The respiratory system matures at about 25 years of age. From that time onward the amount of O2 that active people can use decreases by about 9% per decade. Several degenerative changes take place in respiratory structures that account for this and other functional changes in the respiratory system as one ages. The following are some changes in respiratory parameters that signal decline in respiratory effectiveness and efficiency: --Vital capacity declines with age; by the 70s it is reduced to about 1/3rd of what it was at age 25. --Peak air flow declines --Efficiency of gas exchange decreases --Alveolar dead space increases --Residual volume increases --Functional residual capacity rises --Respiratory system reserve falls
Work Step by Step
The following are some structural changes that cause decrease in respiratory performance as one ages: --The chest wall, and the spine become deformed; as a consequence, the thorax loses elasticity. This decreases total compliance, and increases the energy requirement for ordinary breathing. --The loss of elasticity by lung tissue also contributes to the loss in compliance. --The muscles of respiration get weaker, and they become less able to ventilate the lungs.
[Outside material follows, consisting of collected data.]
**config.mk**
```make
export PLATFORM = sky130hd
export DESIGN_NAME = sorted_neighbor_gain_table
export DESIGN_NICKNAME = d
export VERILOG_FILES = /design/src/rtl/sngt_pkg.sv /design/src/rtl/sngt_table.sv /design/src/rtl/sngt_smooth.sv /design/src/rtl/sngt_ctrl.sv /design/src/rtl/sorted_neighbor_gain_table.sv
export SDC_FILE = /design/constraint.sdc
export NUM_CORES = 1
export LEC_CHECK = 0
export BUFFER_PORTS_ARGS = -buffer_cell sky130_fd_sc_hd__buf_4
export CAP_MARGIN = 15
export CORE_MARGIN = 2
export CORE_UTILIZATION = 38
export DETAILED_ROUTE_END_ITERATION = 10
export PLACE_DENSITY_LB_ADDON = 0.08
export SLEW_MARGIN = 20
export SYNTH_ARGS = -nofsm -noshare
export SYNTH_HDL_FRONTEND = slang
export SYNTH_SLANG_ARGS = --single-unit
export TNS_END_PERCENT = 1
```
**constraint.sdc**
```tcl
create_clock -name clk -period 10 [get_ports clk]
set_clock_uncertainty 0.05 [all_clocks]
set_input_delay 0.5 -clock clk [delete_from_list [all_inputs] [get_ports clk]]
set_output_delay 0.5 -clock clk [all_outputs]
set_load 0.05 [all_outputs]
```
**src/rtl/sngt_pkg.sv**
```systemverilog
// Shared types and constants for the sorted neighbor gain table.
// Holds widths, word formats, entry layout, sequencer states and register codes.
// No dependencies.
package sngt_pkg;

    localparam int TABLE_DEPTH = 16;
    localparam int IDX_W       = (TABLE_DEPTH > 1) ? $clog2(TABLE_DEPTH) : 1;
    localparam int CNT_W       = $clog2(TABLE_DEPTH + 1);

    localparam int ADDR_W      = 16;
    localparam int ED_W        = 8;
    localparam int WEIGHT_W    = 9;
    localparam int TYPE_W      = 2;
    localparam int COUNT_W     = 5;
    localparam int CFG_IDX_W   = 1;
    localparam int CFG_DATA_W  = 9;

    // request codes; the unused code acts as a lookup
    localparam logic [TYPE_W-1:0] REQ_INBOUND  = 2'd0;
    localparam logic [TYPE_W-1:0] REQ_OUTBOUND = 2'd1;
    localparam logic [TYPE_W-1:0] REQ_LOOKUP   = 2'd2;

    // configuration register indexes
    localparam logic [CFG_IDX_W-1:0] CFG_SMOOTHING_WEIGHT = 1'd0;
    localparam logic [CFG_IDX_W-1:0] CFG_INVALID_READING  = 1'd1;

    localparam logic [WEIGHT_W-1:0]   WEIGHT_RESET  = 9'd64;
    localparam logic signed [ED_W-1:0] INVALID_RESET = 8'sd127;
    localparam logic [WEIGHT_W-1:0]   WEIGHT_MAX    = 9'd256;

    typedef struct packed {
        logic [TYPE_W-1:0]      req_type;
        logic [ADDR_W-1:0]      neighbor_addr;
        logic signed [ED_W-1:0] ed_value;
    } req_t;

    typedef struct packed {
        logic                   found;
        logic                   status;
        logic signed [ED_W-1:0] inbound_reading;
        logic signed [ED_W-1:0] outbound_reading;
        logic [COUNT_W-1:0]     entry_count;
    } rsp_t;

    typedef struct packed {
        logic [ADDR_W-1:0]      addr;
        logic signed [ED_W-1:0] inb;
        logic signed [ED_W-1:0] outb;
    } entry_t;

    typedef struct packed {
        logic             wr_en;
        logic [IDX_W-1:0] wr_idx;
        entry_t           wr_entry;
        logic [IDX_W-1:0] rd_idx;
    } tbl_ctl_t;

    typedef enum logic [2:0] {
        ST_IDLE,
        ST_SEARCH,
        ST_DECIDE,
        ST_MUL,
        ST_DIV,
        ST_UP,
        ST_DOWN,
        ST_DONE
    } sngt_state_t;

endpackage

```
**src/rtl/sngt_table.sv**
```systemverilog
// Neighbor entry storage: one write and one read per cycle.
// Depends on sngt_pkg.
module sngt_table
    import sngt_pkg::*;
(
    input  logic     clk,
    input  tbl_ctl_t ctl,
    output entry_t   rd_entry
);

    entry_t entry_reg [TABLE_DEPTH];

    always_ff @(posedge clk)
    begin
        if (ctl.wr_en)
        begin
            entry_reg[ctl.wr_idx] <= ctl.wr_entry;
        end
    end

    assign rd_entry = entry_reg[ctl.rd_idx];

endmodule

```
**src/rtl/sngt_smooth.sv**
```systemverilog
// Inbound reading smoother: old + (new - old) * w / 256, truncated toward zero.
// One registered multiply, result valid the cycle after start. Depends on sngt_pkg.
module sngt_smooth
    import sngt_pkg::*;
(
    input  logic                   clk,
    input  logic                   start,
    input  logic [WEIGHT_W-1:0]    weight,
    input  logic signed [ED_W-1:0] old_val,
    input  logic signed [ED_W-1:0] new_val,
    output logic signed [ED_W-1:0] result
);

    logic [WEIGHT_W-1:0]    w_clamped;
    logic signed [ED_W:0]   diff;
    logic signed [18:0]     prod_next;
    logic signed [18:0]     prod_reg;
    logic signed [ED_W-1:0] old_reg;
    logic signed [18:0]     sum;
    logic [18:0]            mag;
    logic [7:0]             quot;

    always_comb
    begin
        w_clamped = (weight > WEIGHT_MAX) ? WEIGHT_MAX : weight;
        diff      = 9'(new_val) - 9'(old_val);
        prod_next = 19'(diff) * 19'($signed({1'b0, w_clamped}));
    end

    always_ff @(posedge clk)
    begin
        if (start)
        begin
            prod_reg <= prod_next;
            old_reg  <= old_val;
        end
    end

    always_comb
    begin
        sum  = {{3{old_reg[ED_W-1]}}, old_reg, 8'd0} + prod_reg;
        mag  = sum[18] ? 19'(-sum) : 19'(sum);
        quot = mag[15:8];   // magnitude never exceeds 128
        result = sum[18] ? $signed(8'(8'd0 - quot)) : $signed(quot);
    end

endmodule

```
**src/rtl/sngt_ctrl.sv**
```systemverilog
// Request sequencer: linear search, update, insertion move and result register.
// Drives sngt_table and sngt_smooth. Depends on sngt_pkg.
module sngt_ctrl
    import sngt_pkg::*;
(
    input  logic                   clk,
    input  logic                   rst_n,
    input  logic                   req_valid,
    output logic                   req_ready,
    input  req_t                   req,
    output logic                   rsp_valid,
    input  logic                   rsp_ready,
    output rsp_t                   rsp,
    input  logic signed [ED_W-1:0] invalid_reading,
    output tbl_ctl_t               tbl_ctl,
    input  entry_t                 tbl_rd,
    output logic                   mul_start,
    output logic signed [ED_W-1:0] mul_old,
    output logic signed [ED_W-1:0] mul_new,
    input  logic signed [ED_W-1:0] mul_result
);

    sngt_state_t            state_reg, state_next;
    req_t                   cur_req_reg, cur_req_next;
    logic [CNT_W-1:0]       idx_reg, idx_next;
    logic [CNT_W-1:0]       count_reg, count_next;
    logic                   found_reg, found_next;
    logic                   status_reg, status_next;
    logic                   moved_reg, moved_next;
    logic signed [ED_W-1:0] cur_in_reg, cur_in_next;
    logic signed [ED_W-1:0] cur_ob_reg, cur_ob_next;
    logic                   rsp_valid_reg, rsp_valid_next;
    rsp_t                   rsp_reg, rsp_next;

    logic [CNT_W-1:0]       idx_dec;
    logic [CNT_W-1:0]       idx_inc;
    logic                   has_room;
    entry_t                 own_entry;

    assign idx_dec   = idx_reg - 1'b1;
    assign idx_inc   = idx_reg + 1'b1;
    assign has_room  = count_reg < CNT_W'(TABLE_DEPTH);
    assign req_ready = (state_reg == ST_IDLE);
    assign rsp_valid = rsp_valid_reg;
    assign rsp       = rsp_reg;
    assign mul_old   = cur_in_reg;
    assign mul_new   = cur_req_reg.ed_value;

    always_comb
    begin
        own_entry.addr = cur_req_reg.neighbor_addr;
        own_entry.inb  = cur_in_reg;
        own_entry.outb = cur_ob_reg;
    end

    always_ff @(posedge clk or negedge rst_n)
    begin
        if (!rst_n)
        begin
            state_reg     <= ST_IDLE;
            count_reg     <= '0;
            rsp_valid_reg <= 1'b0;
        end
        else
        begin
            state_reg     <= state_next;
            count_reg     <= count_next;
            rsp_valid_reg <= rsp_valid_next;
        end
    end

    always_ff @(posedge clk)
    begin
        cur_req_reg <= cur_req_next;
        idx_reg     <= idx_next;
        found_reg   <= found_next;
        status_reg  <= status_next;
        moved_reg   <= moved_next;
        cur_in_reg  <= cur_in_next;
        cur_ob_reg  <= cur_ob_next;
        rsp_reg     <= rsp_next;
    end

    always_comb
    begin
        state_next     = state_reg;
        cur_req_next   = cur_req_reg;
        idx_next       = idx_reg;
        count_next     = count_reg;
        found_next     = found_reg;
        status_next    = status_reg;
        moved_next     = moved_reg;
        cur_in_next    = cur_in_reg;
        cur_ob_next    = cur_ob_reg;
        rsp_valid_next = rsp_valid_reg && !rsp_ready;
        rsp_next       = rsp_reg;
        mul_start      = 1'b0;
        tbl_ctl.wr_en    = 1'b0;
        tbl_ctl.wr_idx   = idx_reg[IDX_W-1:0];
        tbl_ctl.wr_entry = own_entry;
        tbl_ctl.rd_idx   = idx_reg[IDX_W-1:0];

        case (state_reg)
            ST_IDLE:
            begin
                if (req_valid)
                begin
                    cur_req_next = req;
                    idx_next     = '0;
                    found_next   = 1'b0;
                    status_next  = 1'b0;
                    state_next   = ST_SEARCH;
                end
            end

            ST_SEARCH:
            begin
                if (idx_reg == count_reg)
                begin
                    state_next = ST_DECIDE;
                end
                else if (tbl_rd.addr == cur_req_reg.neighbor_addr)
                begin
                    found_next  = 1'b1;
                    cur_in_next = tbl_rd.inb;
                    cur_ob_next = tbl_rd.outb;
                    state_next  = ST_DECIDE;
                end
                else
                begin
                    idx_next = idx_inc;
                end
            end

            ST_DECIDE:
            begin
                moved_next = 1'b0;
                state_next = ST_DONE;
                case (cur_req_reg.req_type)
                    REQ_INBOUND:
                    begin
                        if (found_reg)
                        begin
                            if (cur_in_reg != invalid_reading)
                            begin
                                state_next = ST_MUL;
                            end
                            else
                            begin
                                cur_in_next = cur_req_reg.ed_value;
                                state_next  = ST_UP;
                            end
                        end
                        else if (has_room)
                        begin
                            idx_next    = count_reg;
                            count_next  = count_reg + 1'b1;
                            cur_in_next = cur_req_reg.ed_value;
                            cur_ob_next = invalid_reading;
                            state_next  = ST_UP;
                        end
                        else
                        begin
                            status_next = 1'b1;
                            cur_in_next = invalid_reading;
                            cur_ob_next = invalid_reading;
                        end
                    end

                    REQ_OUTBOUND:
                    begin
                        if (found_reg || has_room)
                        begin
                            tbl_ctl.wr_en         = 1'b1;
                            tbl_ctl.wr_entry.outb = cur_req_reg.ed_value;
                            cur_ob_next           = cur_req_reg.ed_value;
                            if (!found_reg)
                            begin
                                tbl_ctl.wr_idx       = count_reg[IDX_W-1:0];
                                tbl_ctl.wr_entry.inb = invalid_reading;
                                cur_in_next          = invalid_reading;
                                count_next           = count_reg + 1'b1;
                            end
                        end
                        else
                        begin
                            status_next = 1'b1;
                            cur_in_next = invalid_reading;
                            cur_ob_next = invalid_reading;
                        end
                    end

                    default:
                    begin
                        if (!found_reg)
                        begin
                            cur_in_next = invalid_reading;
                            cur_ob_next = invalid_reading;
                        end
                    end
                endcase
            end

            ST_MUL:
            begin
                mul_start  = 1'b1;
                state_next = ST_DIV;
            end

            ST_DIV:
            begin
                cur_in_next = mul_result;
                state_next  = ST_UP;
            end

            ST_UP:
            begin
                tbl_ctl.rd_idx = idx_dec[IDX_W-1:0];
                if (idx_reg != '0 && cur_in_reg > tbl_rd.inb)
                begin
                    tbl_ctl.wr_en    = 1'b1;
                    tbl_ctl.wr_entry = tbl_rd;
                    idx_next         = idx_dec;
                    moved_next       = 1'b1;
                end
                else if (moved_reg)
                begin
                    tbl_ctl.wr_en = 1'b1;
                    state_next    = ST_DONE;
                end
                else
                begin
                    state_next = ST_DOWN;
                end
            end

            ST_DOWN:
            begin
                tbl_ctl.rd_idx = idx_inc[IDX_W-1:0];
                tbl_ctl.wr_en  = 1'b1;
                if (idx_inc < count_reg && cur_in_reg < tbl_rd.inb)
                begin
                    tbl_ctl.wr_entry = tbl_rd;
                    idx_next         = idx_inc;
                end
                else
                begin
                    state_next = ST_DONE;
                end
            end

            ST_DONE:
            begin
                if (!rsp_valid_reg || rsp_ready)
                begin
                    rsp_valid_next            = 1'b1;
                    rsp_next.found            = found_reg;
                    rsp_next.status           = status_reg;
                    rsp_next.inbound_reading  = cur_in_reg;
                    rsp_next.outbound_reading = cur_ob_reg;
                    rsp_next.entry_count      = COUNT_W'(count_reg);
                    state_next                = ST_IDLE;
                end
            end

            default:
            begin
                state_next = ST_IDLE;
            end
        endcase
    end

    // entry count never passes the table size
    assert property (@(posedge clk) disable iff (!rst_n)
        count_reg <= CNT_W'(TABLE_DEPTH))
        else $error("entry count above table depth");

    // the table only grows, one entry per request
    assert property (@(posedge clk) disable iff (!rst_n)
        count_reg != $past(count_reg) |-> count_reg == $past(count_reg) + 1'b1)
        else $error("entry count moved by other than one");

    // a dropped insert only happens on a full table and never for a known neighbor
    assert property (@(posedge clk) disable iff (!rst_n)
        rsp_valid_reg && rsp_reg.status |->
            !rsp_reg.found && rsp_reg.entry_count == COUNT_W'(TABLE_DEPTH))
        else $error("full status on a table with room or a found neighbor");

    // a dropped insert reports no readings
    assert property (@(posedge clk) disable iff (!rst_n)
        rsp_valid_reg && rsp_reg.status |->
            rsp_reg.inbound_reading == invalid_reading &&
            rsp_reg.outbound_reading == invalid_reading)
        else $error("dropped insert reported a reading");

    // a finished word must not be overwritten while it waits
    assert property (@(posedge clk) disable iff (!rst_n)
        state_reg == ST_DONE && rsp_valid_reg && !rsp_ready |=> state_reg == ST_DONE)
        else $error("result word overwritten under stall");

endmodule

```
**src/rtl/sorted_neighbor_gain_table.sv**
```systemverilog
// Top level of the sorted neighbor gain table.
// Holds the configuration registers and ties sngt_ctrl, sngt_table and sngt_smooth.
// Depends on sngt_pkg.
//
// Usage:
//   req channel (req_valid/req_ready/req) takes one request word: type, neighbor
//   address and energy reading. rsp channel (rsp_valid/rsp_ready/rsp) returns one
//   result word per request. cfg_we/cfg_index/cfg_wdata write the smoothing weight
//   (index 0) and the invalid-reading sentinel (index 1); write
//   them only while no request is in flight.
//   One request is worked at a time. A linear search reads the valid entries one
//   by one through the table's single read port, then a decide step picks the
//   action; when a known reading is blended the smoothing multiply runs in the
//   MUL and DIV states. For inbound requests the insertion reorder then shifts
//   neighbors one position per step, first upward and else downward, until the
//   entry's place is found, and writes the entry there.
//   The result sits in an output register; the next request is taken while it
//   waits, but a second result holds in the sequencer until the receiver drains
//   the first. Reset empties the table (count to zero) and restores weight 64
//   and sentinel 127; no clearing pass is needed.
module sorted_neighbor_gain_table
    import sngt_pkg::*;
(
    input  logic                  clk,
    input  logic                  rst_n,
    input  logic                  req_valid,
    output logic                  req_ready,
    input  req_t                  req,
    output logic                  rsp_valid,
    input  logic                  rsp_ready,
    output rsp_t                  rsp,
    input  logic                  cfg_we,
    input  logic [CFG_IDX_W-1:0]  cfg_index,
    input  logic [CFG_DATA_W-1:0] cfg_wdata
);

    logic [WEIGHT_W-1:0]    weight_reg;
    logic signed [ED_W-1:0] invalid_reg;

    tbl_ctl_t               tbl_ctl;
    entry_t                 tbl_rd;
    logic                   mul_start;
    logic signed [ED_W-1:0] mul_old;
    logic signed [ED_W-1:0] mul_new;
    logic signed [ED_W-1:0] mul_result;

    always_ff @(posedge clk or negedge rst_n)
    begin
        if (!rst_n)
        begin
            weight_reg  <= WEIGHT_RESET;
            invalid_reg <= INVALID_RESET;
        end
        else if (cfg_we)
        begin
            case (cfg_index)
                CFG_SMOOTHING_WEIGHT: weight_reg  <= cfg_wdata[WEIGHT_W-1:0];
                CFG_INVALID_READING:  invalid_reg <= $signed(cfg_wdata[ED_W-1:0]);
                default:              weight_reg  <= weight_reg;
            endcase
        end
    end

    sngt_ctrl u_ctrl (
        .clk             (clk),
        .rst_n           (rst_n),
        .req_valid       (req_valid),
        .req_ready       (req_ready),
        .req             (req),
        .rsp_valid       (rsp_valid),
        .rsp_ready       (rsp_ready),
        .rsp             (rsp),
        .invalid_reading (invalid_reg),
        .tbl_ctl         (tbl_ctl),
        .tbl_rd          (tbl_rd),
        .mul_start       (mul_start),
        .mul_old         (mul_old),
        .mul_new         (mul_new),
        .mul_result      (mul_result)
    );

    sngt_table u_table (
        .clk      (clk),
        .ctl      (tbl_ctl),
        .rd_entry (tbl_rd)
    );

    sngt_smooth u_smooth (
        .clk     (clk),
        .start   (mul_start),
        .weight  (weight_reg),
        .old_val (mul_old),
        .new_val (mul_new),
        .result  (mul_result)
    );

endmodule
```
This results in older people being less able to participate in vigorous activities--running, swimming and biking. --In the lungs , dilation of air sacs, enlargement of air spaces, and loss of supporting tissues (in the air ways) serve to increase residual volume and functional residual capacity. The loss of sensitivity of airway receptors makes a person less able to respond to hypoxia and hypercapnia and therefore more susceptible to harm from heart failure, infections and airway obstructions. Several of the respiratory protective mechanisms become less effective with advancing age. Some of these are respiratory tract mucus, mucosal villi, and lung macrophages: lung macrophages become less active ; the number of nasal mucosal glands decreases; mucosal villi are less active, and blood flow to the nasal mucosa decreases. Because of the loss in effectiveness of thees mechanisms, older persons become more susceptible to respiratory infections--pneumonia, bronchitis, and influenza.